- _Work to complete_
Filter the records down to the lines that hold the word "final", and copy each of those lines.

====

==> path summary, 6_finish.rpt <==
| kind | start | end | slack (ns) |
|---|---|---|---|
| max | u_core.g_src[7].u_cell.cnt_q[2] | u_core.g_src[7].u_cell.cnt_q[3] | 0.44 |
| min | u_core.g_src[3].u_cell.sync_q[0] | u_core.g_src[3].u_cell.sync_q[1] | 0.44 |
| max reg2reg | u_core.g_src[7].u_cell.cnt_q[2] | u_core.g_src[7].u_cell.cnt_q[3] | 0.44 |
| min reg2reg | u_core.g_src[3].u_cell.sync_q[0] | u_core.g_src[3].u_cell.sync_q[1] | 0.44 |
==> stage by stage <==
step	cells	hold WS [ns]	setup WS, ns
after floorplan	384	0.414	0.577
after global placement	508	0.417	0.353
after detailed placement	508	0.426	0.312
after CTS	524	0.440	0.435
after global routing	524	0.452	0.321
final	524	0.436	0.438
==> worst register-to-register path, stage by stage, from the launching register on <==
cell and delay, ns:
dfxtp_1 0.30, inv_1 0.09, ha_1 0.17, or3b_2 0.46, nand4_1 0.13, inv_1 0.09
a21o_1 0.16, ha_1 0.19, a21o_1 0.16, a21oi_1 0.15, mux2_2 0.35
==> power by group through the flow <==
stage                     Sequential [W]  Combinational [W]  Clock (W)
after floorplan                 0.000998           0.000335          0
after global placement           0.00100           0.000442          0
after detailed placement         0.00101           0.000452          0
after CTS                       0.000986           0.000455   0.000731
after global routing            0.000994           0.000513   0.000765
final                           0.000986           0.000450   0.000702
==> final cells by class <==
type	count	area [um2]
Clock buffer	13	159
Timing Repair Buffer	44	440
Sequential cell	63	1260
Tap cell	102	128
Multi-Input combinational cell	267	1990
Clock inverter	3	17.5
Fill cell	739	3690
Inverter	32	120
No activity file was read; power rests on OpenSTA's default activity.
$ cat config.mk
export PLATFORM = sky130hd
export DESIGN_NAME = seq_scan_ctrl
export DESIGN_NICKNAME = d
export VERILOG_FILES = /design/src/rtl/seq_scan_ctrl.sv
export SDC_FILE = /design/constraint.sdc
export NUM_CORES = 1
export LEC_CHECK = 0
export BUFFER_PORTS_ARGS = -buffer_cell sky130_fd_sc_hd__clkbuf_2
export CAP_MARGIN = 20
export CORE_MARGIN = 5
export CORE_UTILIZATION = 59
export CTS_CLUSTER_SIZE = 40
export DETAILED_ROUTE_END_ITERATION = 16
export HOLD_SLACK_MARGIN = 0.1
export PLACE_DENSITY = 0.95
export REMOVE_ABC_BUFFERS = 1
export SLEW_MARGIN = 10
export SYNTH_ARGS = -nofsm -noshare
export SYNTH_HDL_FRONTEND = slang
export SYNTH_SLANG_ARGS = --single-unit
$ cat constraint.sdc
create_clock -name clk -period 4.4 [get_ports clk]
set_clock_uncertainty 0.1 [all_clocks]
set_input_delay 1.1 -clock clk [delete_from_list [all_inputs] [get_ports clk]]
set_output_delay 1.1 -clock clk [all_outputs]
set_load 0.1 [all_outputs]
$ cat src/rtl/seq_scan_ctrl.sv
// Serial pattern-scan sequencer: accepts a word, shifts it MSB-first through a
// PAT_W-bit window and reports match pulses, a match count and the first match position.
module seq_scan_ctrl #(
    parameter int DATA_W = 16,
    parameter int PAT_W  = 4,
    parameter int CNT_W  = 5
) (
    input  logic              clk,
    input  logic              rst,
    input  logic              cfg_we,
    input  logic [PAT_W-1:0]  cfg_pattern,
    input  logic              cfg_overlap,
    input  logic              in_valid,
    output logic              in_ready,
    input  logic [DATA_W-1:0] in_data,
    output logic              busy,
    output logic              match_pulse,
    output logic              done,
    output logic [CNT_W-1:0]  match_count,
    output logic [CNT_W-1:0]  first_pos,
    output logic              first_found
);

    // Handshake: a word transfers on a rising clk edge where in_valid && in_ready;
    // in_ready is high only in IDLE and in_data is ignored at all other times.
    typedef enum logic [1:0] {
        S_IDLE  = 2'd0,
        S_SHIFT = 2'd1,
        S_DONE  = 2'd2
    } state_t;

    localparam int FILL_W = $clog2(PAT_W + 1);
    localparam logic [PAT_W-1:0] PAT_RST = PAT_W'(1) | (PAT_W'(1) << (PAT_W - 1));

    state_t             state_q, state_d;
    logic [DATA_W-1:0]  shreg_q, shreg_d;
    logic [PAT_W-1:0]   window_q, window_d;
    logic [PAT_W-1:0]   pattern_q, pattern_d;
    logic               overlap_q, overlap_d;
    logic [FILL_W-1:0]  fill_q, fill_d;
    logic [CNT_W-1:0]   bit_idx_q, bit_idx_d;
    logic [CNT_W-1:0]   match_count_q, match_count_d;
    logic [CNT_W-1:0]   first_pos_q, first_pos_d;
    logic               first_found_q, first_found_d;
    logic               match_pulse_q, match_pulse_d;
    logic               done_q, done_d;

    logic               scan_bit;
    logic [PAT_W-1:0]   win_next;
    logic [FILL_W-1:0]  fill_next;
    logic               hit;

    assign scan_bit  = shreg_q[DATA_W-1];
    assign win_next  = {window_q[PAT_W-2:0], scan_bit};
    assign fill_next = (fill_q == FILL_W'(PAT_W)) ? fill_q : fill_q + FILL_W'(1);
    assign hit       = (fill_next == FILL_W'(PAT_W)) && (win_next == pattern_q);

    always_comb begin
        state_d       = state_q;
        shreg_d       = shreg_q;
        window_d      = window_q;
        pattern_d     = pattern_q;
        overlap_d     = overlap_q;
        fill_d        = fill_q;
        bit_idx_d     = bit_idx_q;
        match_count_d = match_count_q;
        first_pos_d   = first_pos_q;
        first_found_d = first_found_q;
        match_pulse_d = 1'b0;
        done_d        = 1'b0;

        case (state_q)
            S_IDLE: begin
                if (cfg_we) begin
                    pattern_d = cfg_pattern;
                    overlap_d = cfg_overlap;
                end
                if (in_valid) begin
                    shreg_d       = in_data;
                    bit_idx_d     = '0;
                    window_d      = '0;
                    fill_d        = '0;
                    match_count_d = '0;
                    first_pos_d   = '0;
                    first_found_d = 1'b0;
                    state_d       = S_SHIFT;
                end
            end
            S_SHIFT: begin
                shreg_d   = shreg_q << 1;
                window_d  = win_next;
                bit_idx_d = bit_idx_q + CNT_W'(1);
                // Non-overlapping mode forgets the matched bits so the next hit needs PAT_W new ones.
                fill_d    = (hit && !overlap_q) ? '0 : fill_next;
                if (hit) begin
                    match_pulse_d = 1'b1;
                    match_count_d = match_count_q + CNT_W'(1);
                    if (!first_found_q) begin
                        first_pos_d   = bit_idx_q;
                        first_found_d = 1'b1;
                    end
                end
                if (bit_idx_q == CNT_W'(DATA_W - 1)) begin
                    state_d = S_DONE;
                    done_d  = 1'b1;
                end
            end
            S_DONE: begin
                state_d = S_IDLE;
            end
            default: begin
                state_d = S_IDLE;
            end
        endcase
    end

    always_ff @(posedge clk) begin
        if (rst) begin
            state_q       <= S_IDLE;
            shreg_q       <= '0;
            window_q      <= '0;
            pattern_q     <= PAT_RST;
            overlap_q     <= 1'b1;
            fill_q        <= '0;
            bit_idx_q     <= '0;
            match_count_q <= '0;
            first_pos_q   <= '0;
            first_found_q <= 1'b0;
            match_pulse_q <= 1'b0;
            done_q        <= 1'b0;
        end else begin
            state_q       <= state_d;
            shreg_q       <= shreg_d;
            window_q      <= window_d;
            pattern_q     <= pattern_d;
            overlap_q     <= overlap_d;
            fill_q        <= fill_d;
            bit_idx_q     <= bit_idx_d;
            match_count_q <= match_count_d;
            first_pos_q   <= first_pos_d;
            first_found_q <= first_found_d;
            match_pulse_q <= match_pulse_d;
            done_q        <= done_d;
        end
    end

    assign in_ready    = (state_q == S_IDLE);
    assign busy        = (state_q == S_SHIFT);
    assign match_pulse = match_pulse_q;
    assign done        = done_q;
    assign match_count = match_count_q;
    assign first_pos   = first_pos_q;
    assign first_found = first_found_q;

endmodule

====

- _Expected answer_
final	524	0.436	0.438
final                           0.000986           0.000450   0.000702
==> final cells by class <==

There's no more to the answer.